Il y a 26 ans, le monde a détourné son regard.

Voici 26 ans jour pour jour que le génocide perpétré contre les tutsis du Rwanda a commencé.

Ce génocide démarre le lendemain de l’annonce de  l’assassinat du président de la république sur les ondes de la radio nationale et de la macabre radio RTLM. Les extrémistes hutus s’en prennent alors aux tutsis sans distinction d’âge ni de classe sociale. Ils s’en prennent également aux opposants politiques ainsi que leurs familles. Le jour du 7 Avril 1994, nous serons nombreux à fuir nos domiciles pour essayer de survivre. D’autres, piégés, n’arriveront pas à fuir et sont assassinés chez eux.

Aujourd’hui, avec la pandémie du corona virus, quand je vois à quel point il est difficile de préserver la vie humaine, quand je vois comment tous les pays tentent le tout pour le tout pour préserver la vie de leur citoyens, je me rends compte que la situation dans laquelle nous étions était invraisemblable. Nous, c’est le gouvernement génocidaire qui nous tuait. Nous poursuivait. Nous persécutait. Il avait mis tous ses moyens, tous ses efforts dans l’extermination de ses citoyens tutsis. Il orchestra l’assassinat des opposants politiques et propagea des discours de haine nauséabonds et arrogants tout au long du génocide.

La communauté internationale resta aveugle, sourde et muette pendant toute cette période. C’est très rare d’avoir les trois infirmités à la fois et pourtant c’est ce qui arriva. Elle aurait pu intervenir dès les premiers jours du génocide. Dès le 10 Avril 1994, il n’y avait plus de doute que la machine du génocide était en train de tourner. Mais les grands de ce monde n’en firent rien. Résultat de cette indifférence: quatre vingt pour cent de la population tutsie vivant au Rwanda fut décimée. Un million de personnes mourut dans l’indifférence la plus totale.

Que ce soit bien clair : le génocide perpétré contre les tutsis n’est pas comparable à une pandémie. Ce n’était pas une maladie de haine qui s’était propagée de façon aléatoire et involontaire chez les extrémistes hutus.
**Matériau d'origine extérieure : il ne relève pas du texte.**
### config.mk
export PLATFORM = sky130hd
export DESIGN_NAME = pulse_train_gen
export DESIGN_NICKNAME = d
export VERILOG_FILES = /design/src/rtl/pulse_train_gen.sv
export SDC_FILE = /design/constraint.sdc
export NUM_CORES = 1
export LEC_CHECK = 0
export CAP_MARGIN = 10
export CORE_UTILIZATION = 53
export CTS_CLUSTER_DIAMETER = 100
export DETAILED_ROUTE_END_ITERATION = 16
export GPL_ROUTABILITY_DRIVEN = 1
export GPL_TIMING_DRIVEN = 0
export PLACE_DENSITY_LB_ADDON = 0.15
export RECOVER_POWER = 100
export SYNTH_ARGS = -nofsm -noshare
export SYNTH_HDL_FRONTEND = slang
export SYNTH_SLANG_ARGS = --single-unit
### constraint.sdc
create_clock -name CLK -period 5.3 [get_ports CLK]
set_input_delay 1.59 -clock CLK [delete_from_list [all_inputs] [get_ports CLK]]
set_output_delay 1.59 -clock CLK [all_outputs]
set_load 0.01 [all_outputs]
C’était la volonté d’une classe politique qui pensait s’approprier le pouvoir en éliminant tout le peuple tutsi et tous les opposants politiques, opposés à toute forme de haine. Les génocidaires étaient conscients de ce qu’ils faisaient et ils étaient organisés. Il ne suffisait pas de rester à la maison, pour ne pas être tué. Il ne fallait surtout pas rester à la maison. Il ne suffisait pas non plus de fuir pour ne pas être tué. Il ne fallait surtout pas fuir. Il n’y avait quasi aucune issue possible.

Pour ma part, je n’arrive toujours pas à comprendre. Comment des humains ont pu en arriver là? Comment ont-ils pu agir de la sorte non pas pendant un , deux mais trois mois?

Aujourd’hui, plutôt que de nous attarder sur cette bande d’assassins, et de génocidaires, y compris ceux qui ont purgé leur peine sans n’avoir jamais exprimé de regrets, souvenons-nous des victimes. Ces hommes, femmes, enfants, vieillards, qui ont péri injustement. Parce qu’ils étaient nés tutsis et pour leurs idées. Parmi eux, il y a ceux qui sont encore enterrés dans des fausses communes, et dont les familles ne savent pas où les génocidaires ont caché les corps. Moi même je ne sais pas ce qu’ils ont fait du corps de mon père et je ne le saurai peut-être jamais. Pensons à toutes les personnes qui ne demandent qu’à savoir et enterrer les leurs dignement.

Pensons également aux rescapés qui sont obligés de vivre cette commémoration seuls, confinés chez eux. Si participer à un événement commémoratif peut raviver certaines blessures, cela engendre également un sentiment de réconfort d’avoir pu honorer ceux qui sont partis. Aujourd’hui, malgré une grande mobilisation virtuelle, la solitude mélangée à la tristesse sont au rendez-vous dans nos foyers.

Puisse ce jour, malgré tout, être un jour où nous posons nos bougies dans nos maisons, pour nous souvenir des victimes de la barbarie humaine du Rwanda 1994. Que chacun de nous puisse confirmer le never again dans ses actions, ses paroles et ses pensées. Chaque être humain est précieux, quels que soient sa couleur, sa race, son ethnie, sa religion, ses idéaux ou ses convictions.

 

Zaha Boo

 

Le génocide perpétré contre les tutsis du Rwanda a eu lieu entre Avril et Juillet 1994, et fut commis par les extrémistes hutus. Aujourd’hui encore, les survivants vivent avec les séquelles psychologiques et physiques de ce génocide.